** Task brief **
From the top of the entries below through the line containing "set_output_delay [expr $clk_period", return every line exactly as written, please, and stop there.

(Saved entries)

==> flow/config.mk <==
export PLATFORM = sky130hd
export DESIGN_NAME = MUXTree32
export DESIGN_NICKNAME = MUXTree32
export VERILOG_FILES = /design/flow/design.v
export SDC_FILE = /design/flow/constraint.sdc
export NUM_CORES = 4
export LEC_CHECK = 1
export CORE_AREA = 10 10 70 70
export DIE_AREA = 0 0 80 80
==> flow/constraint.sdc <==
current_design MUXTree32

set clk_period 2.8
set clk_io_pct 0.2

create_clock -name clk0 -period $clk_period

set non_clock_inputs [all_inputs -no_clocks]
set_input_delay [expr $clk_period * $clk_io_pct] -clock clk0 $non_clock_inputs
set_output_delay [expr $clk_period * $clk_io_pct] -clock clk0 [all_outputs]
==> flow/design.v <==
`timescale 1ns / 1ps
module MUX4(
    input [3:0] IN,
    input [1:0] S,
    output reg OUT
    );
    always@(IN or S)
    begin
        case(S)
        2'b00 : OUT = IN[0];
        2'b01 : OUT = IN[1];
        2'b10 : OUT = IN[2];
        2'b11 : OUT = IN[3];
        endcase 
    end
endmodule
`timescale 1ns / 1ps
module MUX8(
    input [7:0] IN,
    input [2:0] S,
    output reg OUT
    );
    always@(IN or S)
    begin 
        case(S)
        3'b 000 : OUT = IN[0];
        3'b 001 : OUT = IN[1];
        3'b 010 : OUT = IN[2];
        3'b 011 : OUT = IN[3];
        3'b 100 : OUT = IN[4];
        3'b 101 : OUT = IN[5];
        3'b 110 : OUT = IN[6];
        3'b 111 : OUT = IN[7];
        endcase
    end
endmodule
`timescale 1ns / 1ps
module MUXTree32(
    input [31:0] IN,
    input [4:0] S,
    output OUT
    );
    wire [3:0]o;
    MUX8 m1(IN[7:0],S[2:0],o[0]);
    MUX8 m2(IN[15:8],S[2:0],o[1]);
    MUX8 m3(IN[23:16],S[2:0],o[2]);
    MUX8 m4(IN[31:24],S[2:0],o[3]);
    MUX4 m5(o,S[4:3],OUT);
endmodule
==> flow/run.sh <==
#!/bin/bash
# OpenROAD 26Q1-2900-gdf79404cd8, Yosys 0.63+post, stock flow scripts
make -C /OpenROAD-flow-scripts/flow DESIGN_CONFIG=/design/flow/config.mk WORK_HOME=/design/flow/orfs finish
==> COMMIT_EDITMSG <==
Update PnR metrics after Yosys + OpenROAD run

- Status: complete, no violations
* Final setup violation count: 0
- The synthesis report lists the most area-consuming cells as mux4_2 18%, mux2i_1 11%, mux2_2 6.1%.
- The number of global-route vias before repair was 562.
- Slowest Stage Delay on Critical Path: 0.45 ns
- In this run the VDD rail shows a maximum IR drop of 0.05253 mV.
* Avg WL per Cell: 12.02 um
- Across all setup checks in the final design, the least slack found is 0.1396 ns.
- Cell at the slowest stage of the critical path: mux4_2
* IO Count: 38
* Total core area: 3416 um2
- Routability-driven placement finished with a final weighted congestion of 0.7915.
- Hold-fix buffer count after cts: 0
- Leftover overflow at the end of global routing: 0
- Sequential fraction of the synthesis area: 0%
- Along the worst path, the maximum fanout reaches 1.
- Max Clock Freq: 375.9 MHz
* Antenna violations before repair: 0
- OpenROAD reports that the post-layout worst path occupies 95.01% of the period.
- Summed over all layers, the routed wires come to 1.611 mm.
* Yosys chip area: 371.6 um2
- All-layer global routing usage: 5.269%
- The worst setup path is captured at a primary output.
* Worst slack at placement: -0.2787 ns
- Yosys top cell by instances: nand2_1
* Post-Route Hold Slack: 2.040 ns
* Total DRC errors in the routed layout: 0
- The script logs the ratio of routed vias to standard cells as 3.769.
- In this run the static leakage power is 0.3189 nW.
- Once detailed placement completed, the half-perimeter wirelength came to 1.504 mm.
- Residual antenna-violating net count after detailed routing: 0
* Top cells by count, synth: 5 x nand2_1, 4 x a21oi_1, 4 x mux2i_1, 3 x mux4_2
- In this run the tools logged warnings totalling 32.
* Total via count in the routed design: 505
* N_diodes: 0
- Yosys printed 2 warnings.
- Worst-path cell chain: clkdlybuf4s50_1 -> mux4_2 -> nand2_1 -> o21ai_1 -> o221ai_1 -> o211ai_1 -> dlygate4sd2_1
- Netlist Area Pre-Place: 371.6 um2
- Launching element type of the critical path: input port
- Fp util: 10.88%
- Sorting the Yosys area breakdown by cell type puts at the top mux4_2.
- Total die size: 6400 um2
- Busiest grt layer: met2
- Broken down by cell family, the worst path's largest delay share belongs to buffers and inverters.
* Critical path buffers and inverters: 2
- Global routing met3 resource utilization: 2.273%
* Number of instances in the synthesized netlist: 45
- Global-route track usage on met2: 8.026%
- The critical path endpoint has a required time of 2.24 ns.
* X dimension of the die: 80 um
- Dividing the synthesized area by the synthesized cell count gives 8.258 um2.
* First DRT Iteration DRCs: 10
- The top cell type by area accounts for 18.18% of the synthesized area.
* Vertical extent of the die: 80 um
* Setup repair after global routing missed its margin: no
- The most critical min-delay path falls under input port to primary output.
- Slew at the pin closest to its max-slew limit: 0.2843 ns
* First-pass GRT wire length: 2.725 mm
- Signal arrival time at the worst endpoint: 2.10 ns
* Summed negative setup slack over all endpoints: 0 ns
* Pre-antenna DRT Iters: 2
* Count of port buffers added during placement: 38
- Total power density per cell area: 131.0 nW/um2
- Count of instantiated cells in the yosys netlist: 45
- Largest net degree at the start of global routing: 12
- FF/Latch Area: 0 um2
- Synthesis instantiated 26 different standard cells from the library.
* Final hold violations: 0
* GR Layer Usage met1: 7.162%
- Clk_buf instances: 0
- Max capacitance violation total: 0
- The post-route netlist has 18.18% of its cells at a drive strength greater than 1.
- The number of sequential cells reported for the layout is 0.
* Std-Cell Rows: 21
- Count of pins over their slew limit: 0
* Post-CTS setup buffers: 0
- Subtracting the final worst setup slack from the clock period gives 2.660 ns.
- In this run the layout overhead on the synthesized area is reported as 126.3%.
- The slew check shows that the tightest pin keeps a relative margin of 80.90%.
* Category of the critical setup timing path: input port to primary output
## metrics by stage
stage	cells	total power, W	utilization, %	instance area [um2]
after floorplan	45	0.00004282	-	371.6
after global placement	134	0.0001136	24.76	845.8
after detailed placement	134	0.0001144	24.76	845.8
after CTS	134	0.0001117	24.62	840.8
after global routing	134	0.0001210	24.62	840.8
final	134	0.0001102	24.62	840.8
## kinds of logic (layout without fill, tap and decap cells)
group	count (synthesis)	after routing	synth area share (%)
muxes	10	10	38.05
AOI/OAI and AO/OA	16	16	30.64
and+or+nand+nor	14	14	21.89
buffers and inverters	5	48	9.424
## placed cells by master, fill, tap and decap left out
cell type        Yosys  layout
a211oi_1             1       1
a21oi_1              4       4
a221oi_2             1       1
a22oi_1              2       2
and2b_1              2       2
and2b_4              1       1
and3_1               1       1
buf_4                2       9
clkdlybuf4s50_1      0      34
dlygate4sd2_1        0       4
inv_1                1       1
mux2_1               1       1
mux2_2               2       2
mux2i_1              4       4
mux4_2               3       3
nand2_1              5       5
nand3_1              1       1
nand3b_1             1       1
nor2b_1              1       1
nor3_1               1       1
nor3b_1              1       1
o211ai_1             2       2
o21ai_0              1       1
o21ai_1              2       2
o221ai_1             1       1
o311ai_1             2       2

** The answer **
==> flow/config.mk <==
export PLATFORM = sky130hd
export DESIGN_NAME = MUXTree32
export DESIGN_NICKNAME = MUXTree32
export VERILOG_FILES = /design/flow/design.v
export SDC_FILE = /design/flow/constraint.sdc
export NUM_CORES = 4
export LEC_CHECK = 1
export CORE_AREA = 10 10 70 70
export DIE_AREA = 0 0 80 80
==> flow/constraint.sdc <==
current_design MUXTree32

set clk_period 2.8
set clk_io_pct 0.2

create_clock -name clk0 -period $clk_period

set non_clock_inputs [all_inputs -no_clocks]
set_input_delay [expr $clk_period * $clk_io_pct] -clock clk0 $non_clock_inputs
set_output_delay [expr $clk_period * $clk_io_pct] -clock clk0 [all_outputs]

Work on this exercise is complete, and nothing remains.